**Activity:** Count every line below that holds the word "operators", and give the number with no other words.

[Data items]
+-------+

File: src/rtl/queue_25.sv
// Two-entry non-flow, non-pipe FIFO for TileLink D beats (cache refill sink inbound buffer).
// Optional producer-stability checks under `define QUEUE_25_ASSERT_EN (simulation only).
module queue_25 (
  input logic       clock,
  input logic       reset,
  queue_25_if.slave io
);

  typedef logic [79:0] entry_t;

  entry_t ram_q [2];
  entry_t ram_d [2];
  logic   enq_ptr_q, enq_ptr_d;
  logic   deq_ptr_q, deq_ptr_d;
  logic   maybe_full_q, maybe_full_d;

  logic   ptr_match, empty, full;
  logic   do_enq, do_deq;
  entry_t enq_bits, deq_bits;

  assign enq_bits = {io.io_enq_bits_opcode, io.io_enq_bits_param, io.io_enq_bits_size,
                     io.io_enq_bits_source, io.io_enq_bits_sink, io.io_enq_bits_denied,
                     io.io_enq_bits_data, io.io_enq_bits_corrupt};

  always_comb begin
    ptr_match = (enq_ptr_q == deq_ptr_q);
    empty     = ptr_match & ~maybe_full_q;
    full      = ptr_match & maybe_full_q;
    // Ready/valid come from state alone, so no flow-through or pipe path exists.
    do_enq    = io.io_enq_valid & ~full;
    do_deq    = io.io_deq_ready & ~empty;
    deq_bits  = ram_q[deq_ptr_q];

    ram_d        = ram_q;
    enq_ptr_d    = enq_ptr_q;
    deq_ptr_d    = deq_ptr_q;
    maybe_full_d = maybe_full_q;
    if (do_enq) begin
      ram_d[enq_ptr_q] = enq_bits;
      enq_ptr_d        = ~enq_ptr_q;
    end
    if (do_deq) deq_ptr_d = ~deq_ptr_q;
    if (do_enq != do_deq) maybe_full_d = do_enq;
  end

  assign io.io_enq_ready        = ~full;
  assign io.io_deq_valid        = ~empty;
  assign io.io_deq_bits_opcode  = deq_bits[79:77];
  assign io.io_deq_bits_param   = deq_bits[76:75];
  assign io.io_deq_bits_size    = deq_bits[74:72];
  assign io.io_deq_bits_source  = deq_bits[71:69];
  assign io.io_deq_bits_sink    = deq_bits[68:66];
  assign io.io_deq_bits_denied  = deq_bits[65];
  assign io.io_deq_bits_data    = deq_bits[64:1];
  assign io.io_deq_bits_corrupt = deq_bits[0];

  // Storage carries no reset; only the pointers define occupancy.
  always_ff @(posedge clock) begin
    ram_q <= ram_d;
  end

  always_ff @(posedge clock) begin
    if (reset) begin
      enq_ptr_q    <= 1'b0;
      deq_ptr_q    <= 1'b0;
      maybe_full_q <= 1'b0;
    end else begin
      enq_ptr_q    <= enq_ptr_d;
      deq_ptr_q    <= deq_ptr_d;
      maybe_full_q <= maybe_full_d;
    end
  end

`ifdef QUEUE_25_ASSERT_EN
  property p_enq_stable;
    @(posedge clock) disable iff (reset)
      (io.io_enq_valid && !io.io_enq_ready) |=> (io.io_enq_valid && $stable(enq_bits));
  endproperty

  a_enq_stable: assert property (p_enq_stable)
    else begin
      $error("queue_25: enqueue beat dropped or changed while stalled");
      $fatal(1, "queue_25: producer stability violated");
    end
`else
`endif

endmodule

+-------+

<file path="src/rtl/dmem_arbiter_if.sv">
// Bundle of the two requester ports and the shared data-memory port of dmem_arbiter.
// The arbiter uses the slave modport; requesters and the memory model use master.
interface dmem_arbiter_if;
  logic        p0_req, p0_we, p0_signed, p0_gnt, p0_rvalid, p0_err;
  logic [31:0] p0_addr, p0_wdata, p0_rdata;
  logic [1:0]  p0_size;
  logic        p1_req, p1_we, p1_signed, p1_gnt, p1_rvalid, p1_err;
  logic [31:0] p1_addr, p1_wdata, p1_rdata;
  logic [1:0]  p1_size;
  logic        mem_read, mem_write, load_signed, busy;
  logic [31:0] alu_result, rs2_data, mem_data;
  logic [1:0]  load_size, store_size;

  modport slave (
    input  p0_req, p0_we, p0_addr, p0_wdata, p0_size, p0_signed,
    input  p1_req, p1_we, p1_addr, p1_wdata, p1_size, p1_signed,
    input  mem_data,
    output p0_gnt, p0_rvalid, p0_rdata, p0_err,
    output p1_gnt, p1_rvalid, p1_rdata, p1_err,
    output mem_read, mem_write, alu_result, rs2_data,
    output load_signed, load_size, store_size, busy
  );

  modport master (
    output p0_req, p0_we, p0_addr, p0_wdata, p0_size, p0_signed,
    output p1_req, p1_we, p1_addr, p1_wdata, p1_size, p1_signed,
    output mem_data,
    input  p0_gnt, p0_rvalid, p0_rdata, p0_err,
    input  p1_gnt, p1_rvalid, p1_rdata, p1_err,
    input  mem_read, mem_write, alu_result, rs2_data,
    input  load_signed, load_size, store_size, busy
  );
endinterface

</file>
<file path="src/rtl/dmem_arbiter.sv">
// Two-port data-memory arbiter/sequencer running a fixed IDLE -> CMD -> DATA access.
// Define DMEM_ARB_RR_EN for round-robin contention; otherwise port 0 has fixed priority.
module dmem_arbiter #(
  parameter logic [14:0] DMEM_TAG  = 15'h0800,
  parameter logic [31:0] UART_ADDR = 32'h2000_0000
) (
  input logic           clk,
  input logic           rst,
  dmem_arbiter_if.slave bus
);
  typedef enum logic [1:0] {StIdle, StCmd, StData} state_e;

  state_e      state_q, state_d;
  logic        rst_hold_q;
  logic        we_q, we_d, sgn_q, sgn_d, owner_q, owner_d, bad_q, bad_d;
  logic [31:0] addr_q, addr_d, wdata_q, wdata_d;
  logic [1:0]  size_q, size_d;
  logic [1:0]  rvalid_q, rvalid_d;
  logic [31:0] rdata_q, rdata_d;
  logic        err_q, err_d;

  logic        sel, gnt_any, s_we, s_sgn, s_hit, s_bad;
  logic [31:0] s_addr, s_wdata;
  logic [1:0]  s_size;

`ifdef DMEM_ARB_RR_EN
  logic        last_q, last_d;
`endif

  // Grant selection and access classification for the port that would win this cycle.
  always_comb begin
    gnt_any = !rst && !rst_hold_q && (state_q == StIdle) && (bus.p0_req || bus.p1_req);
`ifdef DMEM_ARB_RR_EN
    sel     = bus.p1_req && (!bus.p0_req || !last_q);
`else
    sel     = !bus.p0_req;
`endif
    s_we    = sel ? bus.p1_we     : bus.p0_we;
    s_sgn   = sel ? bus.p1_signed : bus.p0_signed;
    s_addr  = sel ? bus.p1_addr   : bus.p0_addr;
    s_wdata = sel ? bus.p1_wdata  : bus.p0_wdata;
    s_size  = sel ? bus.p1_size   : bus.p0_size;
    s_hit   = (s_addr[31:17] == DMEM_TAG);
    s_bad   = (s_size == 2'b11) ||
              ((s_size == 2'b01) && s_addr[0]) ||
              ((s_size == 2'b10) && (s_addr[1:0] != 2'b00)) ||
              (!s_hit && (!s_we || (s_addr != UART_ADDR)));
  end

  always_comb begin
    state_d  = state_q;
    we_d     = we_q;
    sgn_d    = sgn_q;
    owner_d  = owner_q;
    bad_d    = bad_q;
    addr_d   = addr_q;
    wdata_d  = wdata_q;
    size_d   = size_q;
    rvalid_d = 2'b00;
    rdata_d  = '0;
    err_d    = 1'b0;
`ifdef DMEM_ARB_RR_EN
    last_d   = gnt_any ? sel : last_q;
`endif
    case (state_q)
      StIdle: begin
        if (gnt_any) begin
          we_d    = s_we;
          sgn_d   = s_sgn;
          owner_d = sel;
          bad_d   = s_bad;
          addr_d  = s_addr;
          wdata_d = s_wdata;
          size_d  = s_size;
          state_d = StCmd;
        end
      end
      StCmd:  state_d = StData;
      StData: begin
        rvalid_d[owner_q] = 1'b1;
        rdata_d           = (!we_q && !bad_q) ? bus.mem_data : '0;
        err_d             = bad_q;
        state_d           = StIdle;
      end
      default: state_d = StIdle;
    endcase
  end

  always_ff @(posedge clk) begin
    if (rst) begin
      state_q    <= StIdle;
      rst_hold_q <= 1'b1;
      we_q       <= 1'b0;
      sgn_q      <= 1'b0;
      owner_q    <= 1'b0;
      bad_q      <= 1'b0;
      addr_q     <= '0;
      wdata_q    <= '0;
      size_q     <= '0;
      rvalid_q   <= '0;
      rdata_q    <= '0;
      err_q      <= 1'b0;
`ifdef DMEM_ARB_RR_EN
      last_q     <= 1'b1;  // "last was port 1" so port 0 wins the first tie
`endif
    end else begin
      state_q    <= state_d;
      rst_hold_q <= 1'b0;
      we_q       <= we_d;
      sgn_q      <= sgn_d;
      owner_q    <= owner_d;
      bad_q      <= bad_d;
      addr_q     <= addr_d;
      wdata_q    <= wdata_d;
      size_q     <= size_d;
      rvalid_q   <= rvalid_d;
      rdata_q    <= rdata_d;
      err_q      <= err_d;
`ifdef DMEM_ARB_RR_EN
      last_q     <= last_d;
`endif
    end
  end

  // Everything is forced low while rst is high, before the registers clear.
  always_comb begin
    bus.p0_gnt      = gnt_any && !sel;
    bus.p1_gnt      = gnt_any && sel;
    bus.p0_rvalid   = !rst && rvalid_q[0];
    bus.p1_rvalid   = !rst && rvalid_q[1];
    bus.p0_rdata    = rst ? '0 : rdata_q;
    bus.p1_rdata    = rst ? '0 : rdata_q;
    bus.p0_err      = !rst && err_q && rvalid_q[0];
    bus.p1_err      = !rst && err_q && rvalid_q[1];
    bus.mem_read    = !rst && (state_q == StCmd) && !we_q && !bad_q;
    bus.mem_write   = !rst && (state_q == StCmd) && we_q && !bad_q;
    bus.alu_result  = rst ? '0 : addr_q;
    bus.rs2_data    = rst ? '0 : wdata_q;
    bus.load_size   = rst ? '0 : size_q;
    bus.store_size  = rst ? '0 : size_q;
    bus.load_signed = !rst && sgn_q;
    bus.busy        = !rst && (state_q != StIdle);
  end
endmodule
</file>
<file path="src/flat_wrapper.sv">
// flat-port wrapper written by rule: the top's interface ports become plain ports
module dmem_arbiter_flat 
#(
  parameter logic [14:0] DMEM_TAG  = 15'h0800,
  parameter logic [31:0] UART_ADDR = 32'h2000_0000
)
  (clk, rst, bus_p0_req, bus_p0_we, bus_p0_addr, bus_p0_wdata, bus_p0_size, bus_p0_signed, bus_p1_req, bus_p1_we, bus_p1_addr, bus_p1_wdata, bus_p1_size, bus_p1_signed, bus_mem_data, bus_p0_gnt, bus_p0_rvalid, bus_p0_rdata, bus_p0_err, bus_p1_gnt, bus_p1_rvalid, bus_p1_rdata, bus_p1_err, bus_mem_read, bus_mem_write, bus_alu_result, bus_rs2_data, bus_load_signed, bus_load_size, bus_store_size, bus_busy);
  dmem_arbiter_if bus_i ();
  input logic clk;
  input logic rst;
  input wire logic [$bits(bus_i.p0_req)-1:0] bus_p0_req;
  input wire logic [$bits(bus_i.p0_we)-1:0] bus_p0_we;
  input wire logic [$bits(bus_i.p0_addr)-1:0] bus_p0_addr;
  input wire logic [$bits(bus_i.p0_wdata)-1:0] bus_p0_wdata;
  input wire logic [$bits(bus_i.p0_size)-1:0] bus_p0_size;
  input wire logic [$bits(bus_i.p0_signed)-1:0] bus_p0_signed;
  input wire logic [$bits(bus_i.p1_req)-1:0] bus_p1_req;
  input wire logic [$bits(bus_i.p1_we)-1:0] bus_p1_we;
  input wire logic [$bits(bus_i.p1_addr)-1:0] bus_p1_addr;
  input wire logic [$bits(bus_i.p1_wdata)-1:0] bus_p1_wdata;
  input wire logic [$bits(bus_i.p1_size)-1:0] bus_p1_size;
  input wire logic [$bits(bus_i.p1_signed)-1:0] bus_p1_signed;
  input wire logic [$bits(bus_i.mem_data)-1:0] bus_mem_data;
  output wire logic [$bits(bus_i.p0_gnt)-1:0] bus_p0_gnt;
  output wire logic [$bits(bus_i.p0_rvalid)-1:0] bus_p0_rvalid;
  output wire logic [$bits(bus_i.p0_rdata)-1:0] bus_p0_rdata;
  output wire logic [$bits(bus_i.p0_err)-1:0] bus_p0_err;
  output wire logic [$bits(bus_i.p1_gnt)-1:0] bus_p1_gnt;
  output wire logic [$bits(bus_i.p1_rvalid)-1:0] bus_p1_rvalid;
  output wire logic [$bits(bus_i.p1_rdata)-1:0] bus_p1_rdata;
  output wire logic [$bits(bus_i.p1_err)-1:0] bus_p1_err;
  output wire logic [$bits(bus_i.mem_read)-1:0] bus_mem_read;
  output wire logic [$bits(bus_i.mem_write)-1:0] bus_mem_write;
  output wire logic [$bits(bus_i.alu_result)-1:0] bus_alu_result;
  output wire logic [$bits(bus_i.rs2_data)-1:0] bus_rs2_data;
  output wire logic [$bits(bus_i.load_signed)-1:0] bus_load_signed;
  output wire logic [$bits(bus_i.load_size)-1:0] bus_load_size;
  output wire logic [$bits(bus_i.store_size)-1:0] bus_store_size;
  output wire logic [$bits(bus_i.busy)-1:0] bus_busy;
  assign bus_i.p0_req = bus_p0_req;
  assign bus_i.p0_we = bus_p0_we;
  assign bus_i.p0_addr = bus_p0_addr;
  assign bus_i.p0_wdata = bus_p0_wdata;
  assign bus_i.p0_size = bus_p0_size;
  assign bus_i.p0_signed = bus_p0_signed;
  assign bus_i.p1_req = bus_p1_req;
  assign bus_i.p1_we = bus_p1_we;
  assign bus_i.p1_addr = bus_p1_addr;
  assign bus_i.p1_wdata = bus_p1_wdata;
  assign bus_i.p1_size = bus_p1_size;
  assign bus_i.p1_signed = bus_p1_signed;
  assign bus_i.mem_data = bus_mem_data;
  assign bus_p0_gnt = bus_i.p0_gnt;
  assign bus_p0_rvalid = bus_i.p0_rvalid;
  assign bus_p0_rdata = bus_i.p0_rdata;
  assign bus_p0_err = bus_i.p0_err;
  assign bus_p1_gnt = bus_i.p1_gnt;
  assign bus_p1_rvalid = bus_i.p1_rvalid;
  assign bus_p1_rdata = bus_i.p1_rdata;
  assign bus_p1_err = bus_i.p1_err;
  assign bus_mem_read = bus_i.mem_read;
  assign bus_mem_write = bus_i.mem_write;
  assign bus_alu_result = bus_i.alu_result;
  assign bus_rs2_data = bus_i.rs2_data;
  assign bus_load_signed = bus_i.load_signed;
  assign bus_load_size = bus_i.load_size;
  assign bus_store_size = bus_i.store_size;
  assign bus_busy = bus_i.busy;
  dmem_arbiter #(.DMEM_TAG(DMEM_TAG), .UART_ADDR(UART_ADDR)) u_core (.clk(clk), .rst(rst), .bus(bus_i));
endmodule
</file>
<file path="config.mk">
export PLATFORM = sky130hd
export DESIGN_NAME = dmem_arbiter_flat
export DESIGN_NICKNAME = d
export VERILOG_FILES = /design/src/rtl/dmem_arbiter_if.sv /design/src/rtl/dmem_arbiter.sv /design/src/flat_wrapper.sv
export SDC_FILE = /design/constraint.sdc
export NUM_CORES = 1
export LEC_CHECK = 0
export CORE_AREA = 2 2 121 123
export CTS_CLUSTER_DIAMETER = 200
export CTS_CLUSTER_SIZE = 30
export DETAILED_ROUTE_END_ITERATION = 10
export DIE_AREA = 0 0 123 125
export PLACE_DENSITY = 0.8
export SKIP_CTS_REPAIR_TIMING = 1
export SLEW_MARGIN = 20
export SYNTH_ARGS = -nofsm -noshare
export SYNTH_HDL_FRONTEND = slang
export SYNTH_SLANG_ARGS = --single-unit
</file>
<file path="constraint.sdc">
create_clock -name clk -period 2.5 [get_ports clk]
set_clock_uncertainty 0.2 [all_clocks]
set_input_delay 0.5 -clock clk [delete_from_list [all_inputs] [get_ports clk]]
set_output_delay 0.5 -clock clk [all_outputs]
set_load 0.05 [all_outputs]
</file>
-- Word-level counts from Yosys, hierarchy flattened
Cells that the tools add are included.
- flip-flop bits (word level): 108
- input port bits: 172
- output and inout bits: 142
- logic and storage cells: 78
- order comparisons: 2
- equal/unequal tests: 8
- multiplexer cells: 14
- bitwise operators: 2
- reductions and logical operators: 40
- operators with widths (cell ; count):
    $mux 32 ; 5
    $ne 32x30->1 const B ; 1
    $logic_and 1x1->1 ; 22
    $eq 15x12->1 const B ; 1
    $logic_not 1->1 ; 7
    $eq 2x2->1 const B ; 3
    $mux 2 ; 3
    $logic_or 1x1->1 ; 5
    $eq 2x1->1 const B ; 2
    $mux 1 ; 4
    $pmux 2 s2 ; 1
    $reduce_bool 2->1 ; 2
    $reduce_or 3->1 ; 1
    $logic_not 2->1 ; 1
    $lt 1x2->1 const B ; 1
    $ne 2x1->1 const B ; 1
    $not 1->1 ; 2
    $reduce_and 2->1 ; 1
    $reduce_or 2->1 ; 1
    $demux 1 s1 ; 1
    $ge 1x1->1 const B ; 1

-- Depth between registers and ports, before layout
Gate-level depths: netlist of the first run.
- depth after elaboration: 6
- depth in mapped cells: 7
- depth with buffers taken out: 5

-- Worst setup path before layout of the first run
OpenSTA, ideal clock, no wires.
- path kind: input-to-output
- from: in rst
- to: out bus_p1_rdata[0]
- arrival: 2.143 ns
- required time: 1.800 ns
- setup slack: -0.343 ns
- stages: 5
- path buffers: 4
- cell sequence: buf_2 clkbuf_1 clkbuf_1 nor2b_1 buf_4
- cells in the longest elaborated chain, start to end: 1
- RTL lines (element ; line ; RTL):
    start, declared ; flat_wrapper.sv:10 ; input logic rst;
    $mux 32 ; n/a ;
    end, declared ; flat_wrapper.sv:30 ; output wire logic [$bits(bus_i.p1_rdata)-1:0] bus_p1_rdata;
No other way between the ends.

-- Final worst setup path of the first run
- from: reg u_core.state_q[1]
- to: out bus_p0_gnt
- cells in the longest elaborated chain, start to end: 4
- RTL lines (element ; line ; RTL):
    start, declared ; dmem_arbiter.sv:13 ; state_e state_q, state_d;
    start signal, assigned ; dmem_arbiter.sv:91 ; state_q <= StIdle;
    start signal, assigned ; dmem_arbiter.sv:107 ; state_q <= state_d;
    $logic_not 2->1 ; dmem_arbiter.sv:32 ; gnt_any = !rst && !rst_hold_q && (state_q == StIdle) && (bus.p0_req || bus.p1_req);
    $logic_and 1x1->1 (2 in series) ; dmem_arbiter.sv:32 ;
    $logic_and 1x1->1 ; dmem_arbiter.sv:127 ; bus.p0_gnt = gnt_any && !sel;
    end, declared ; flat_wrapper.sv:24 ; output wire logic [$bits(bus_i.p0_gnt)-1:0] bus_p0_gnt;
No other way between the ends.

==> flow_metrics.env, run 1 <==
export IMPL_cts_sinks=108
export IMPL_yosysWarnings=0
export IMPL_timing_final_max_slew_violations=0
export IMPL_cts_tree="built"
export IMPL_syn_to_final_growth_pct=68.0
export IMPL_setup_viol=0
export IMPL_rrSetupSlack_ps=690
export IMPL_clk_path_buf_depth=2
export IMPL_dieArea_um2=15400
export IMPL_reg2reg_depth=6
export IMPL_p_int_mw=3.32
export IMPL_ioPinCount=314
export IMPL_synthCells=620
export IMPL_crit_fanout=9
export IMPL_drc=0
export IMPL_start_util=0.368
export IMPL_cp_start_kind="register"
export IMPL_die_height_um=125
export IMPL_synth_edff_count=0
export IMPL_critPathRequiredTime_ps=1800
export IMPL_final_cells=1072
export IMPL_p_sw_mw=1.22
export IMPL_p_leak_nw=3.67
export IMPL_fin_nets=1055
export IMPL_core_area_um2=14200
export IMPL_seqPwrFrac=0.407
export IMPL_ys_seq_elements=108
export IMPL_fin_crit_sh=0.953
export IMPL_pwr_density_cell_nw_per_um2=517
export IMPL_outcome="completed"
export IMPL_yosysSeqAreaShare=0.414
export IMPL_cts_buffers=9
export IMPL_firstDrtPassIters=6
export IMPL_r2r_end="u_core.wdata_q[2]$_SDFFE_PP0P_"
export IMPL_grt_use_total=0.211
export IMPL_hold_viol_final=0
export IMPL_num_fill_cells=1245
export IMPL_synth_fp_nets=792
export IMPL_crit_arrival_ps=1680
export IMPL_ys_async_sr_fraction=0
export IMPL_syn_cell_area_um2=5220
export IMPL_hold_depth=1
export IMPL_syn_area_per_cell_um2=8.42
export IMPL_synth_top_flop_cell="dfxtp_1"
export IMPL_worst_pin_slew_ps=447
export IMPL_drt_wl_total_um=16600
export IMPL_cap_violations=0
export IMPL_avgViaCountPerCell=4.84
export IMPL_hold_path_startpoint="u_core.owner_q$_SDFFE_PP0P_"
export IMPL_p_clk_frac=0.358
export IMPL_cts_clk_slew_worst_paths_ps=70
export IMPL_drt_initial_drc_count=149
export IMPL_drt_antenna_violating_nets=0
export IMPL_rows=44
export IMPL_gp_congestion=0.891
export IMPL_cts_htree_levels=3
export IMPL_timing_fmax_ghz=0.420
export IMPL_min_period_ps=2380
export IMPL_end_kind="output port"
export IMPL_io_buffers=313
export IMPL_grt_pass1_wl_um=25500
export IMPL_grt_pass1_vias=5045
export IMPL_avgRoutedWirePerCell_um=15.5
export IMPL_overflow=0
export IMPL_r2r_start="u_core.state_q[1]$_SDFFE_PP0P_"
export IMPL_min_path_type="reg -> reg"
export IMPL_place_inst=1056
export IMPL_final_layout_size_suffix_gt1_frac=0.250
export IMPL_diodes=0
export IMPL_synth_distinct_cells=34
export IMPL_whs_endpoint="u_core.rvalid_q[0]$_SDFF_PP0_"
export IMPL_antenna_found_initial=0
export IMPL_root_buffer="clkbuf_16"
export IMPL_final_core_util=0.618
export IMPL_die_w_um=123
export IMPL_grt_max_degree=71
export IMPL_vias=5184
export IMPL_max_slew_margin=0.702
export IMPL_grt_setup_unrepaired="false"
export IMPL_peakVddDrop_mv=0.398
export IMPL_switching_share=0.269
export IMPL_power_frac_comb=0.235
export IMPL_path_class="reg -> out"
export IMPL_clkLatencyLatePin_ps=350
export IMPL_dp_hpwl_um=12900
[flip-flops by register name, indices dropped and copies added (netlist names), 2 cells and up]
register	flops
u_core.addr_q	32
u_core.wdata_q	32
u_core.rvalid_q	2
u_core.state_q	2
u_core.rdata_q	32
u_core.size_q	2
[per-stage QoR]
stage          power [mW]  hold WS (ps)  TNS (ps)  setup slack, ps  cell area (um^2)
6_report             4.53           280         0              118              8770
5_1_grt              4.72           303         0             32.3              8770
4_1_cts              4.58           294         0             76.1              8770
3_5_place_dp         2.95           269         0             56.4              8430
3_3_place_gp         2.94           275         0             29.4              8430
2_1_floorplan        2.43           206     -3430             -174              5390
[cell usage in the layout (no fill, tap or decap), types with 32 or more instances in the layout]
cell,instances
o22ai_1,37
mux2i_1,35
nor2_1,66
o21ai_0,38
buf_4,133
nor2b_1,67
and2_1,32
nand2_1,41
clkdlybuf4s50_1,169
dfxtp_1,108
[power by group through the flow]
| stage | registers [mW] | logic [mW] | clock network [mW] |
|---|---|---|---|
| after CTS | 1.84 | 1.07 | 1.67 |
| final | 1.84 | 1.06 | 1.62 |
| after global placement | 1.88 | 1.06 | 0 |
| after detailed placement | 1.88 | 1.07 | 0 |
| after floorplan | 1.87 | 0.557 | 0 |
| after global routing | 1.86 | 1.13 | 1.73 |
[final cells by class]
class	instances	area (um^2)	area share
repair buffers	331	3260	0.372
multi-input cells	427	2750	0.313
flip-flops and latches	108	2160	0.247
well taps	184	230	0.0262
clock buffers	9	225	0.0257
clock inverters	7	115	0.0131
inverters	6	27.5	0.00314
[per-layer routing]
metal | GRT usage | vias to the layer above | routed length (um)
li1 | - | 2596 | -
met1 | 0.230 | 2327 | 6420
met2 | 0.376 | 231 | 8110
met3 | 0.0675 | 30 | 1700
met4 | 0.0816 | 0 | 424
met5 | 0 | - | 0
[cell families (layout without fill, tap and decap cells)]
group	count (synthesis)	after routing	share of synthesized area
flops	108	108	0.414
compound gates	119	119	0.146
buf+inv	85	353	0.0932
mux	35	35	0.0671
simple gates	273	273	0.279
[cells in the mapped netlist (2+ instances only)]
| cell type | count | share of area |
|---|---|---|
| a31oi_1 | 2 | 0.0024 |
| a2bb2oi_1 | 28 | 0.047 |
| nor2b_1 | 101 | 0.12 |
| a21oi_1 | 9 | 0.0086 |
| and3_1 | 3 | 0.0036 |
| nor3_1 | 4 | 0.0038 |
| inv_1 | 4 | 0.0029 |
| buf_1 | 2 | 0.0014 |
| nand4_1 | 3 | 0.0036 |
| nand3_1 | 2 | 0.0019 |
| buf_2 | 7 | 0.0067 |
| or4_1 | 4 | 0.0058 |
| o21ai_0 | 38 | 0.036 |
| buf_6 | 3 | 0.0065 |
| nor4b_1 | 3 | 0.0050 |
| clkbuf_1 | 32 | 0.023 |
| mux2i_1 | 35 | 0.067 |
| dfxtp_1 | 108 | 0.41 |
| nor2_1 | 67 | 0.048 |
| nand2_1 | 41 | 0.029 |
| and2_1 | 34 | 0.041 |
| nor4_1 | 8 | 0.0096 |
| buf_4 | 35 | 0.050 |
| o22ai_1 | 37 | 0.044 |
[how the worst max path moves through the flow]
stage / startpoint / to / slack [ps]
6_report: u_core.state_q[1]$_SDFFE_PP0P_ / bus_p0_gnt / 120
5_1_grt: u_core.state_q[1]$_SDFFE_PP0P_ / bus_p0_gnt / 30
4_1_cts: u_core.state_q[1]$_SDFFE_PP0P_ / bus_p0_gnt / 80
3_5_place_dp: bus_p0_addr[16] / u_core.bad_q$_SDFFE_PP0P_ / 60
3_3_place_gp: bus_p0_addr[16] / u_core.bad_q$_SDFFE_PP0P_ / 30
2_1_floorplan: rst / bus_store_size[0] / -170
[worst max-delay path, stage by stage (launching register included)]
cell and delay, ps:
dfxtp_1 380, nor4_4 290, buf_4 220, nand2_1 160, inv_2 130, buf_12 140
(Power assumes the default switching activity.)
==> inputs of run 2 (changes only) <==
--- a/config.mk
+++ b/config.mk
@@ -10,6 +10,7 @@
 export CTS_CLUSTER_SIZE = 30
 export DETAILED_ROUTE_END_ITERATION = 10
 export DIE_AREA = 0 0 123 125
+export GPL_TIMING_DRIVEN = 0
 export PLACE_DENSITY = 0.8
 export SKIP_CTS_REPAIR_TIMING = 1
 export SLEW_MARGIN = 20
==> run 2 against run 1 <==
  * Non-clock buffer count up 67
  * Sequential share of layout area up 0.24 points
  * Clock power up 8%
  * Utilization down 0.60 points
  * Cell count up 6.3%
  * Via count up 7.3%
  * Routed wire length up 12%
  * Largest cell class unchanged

+-------+

**Written solution:** 3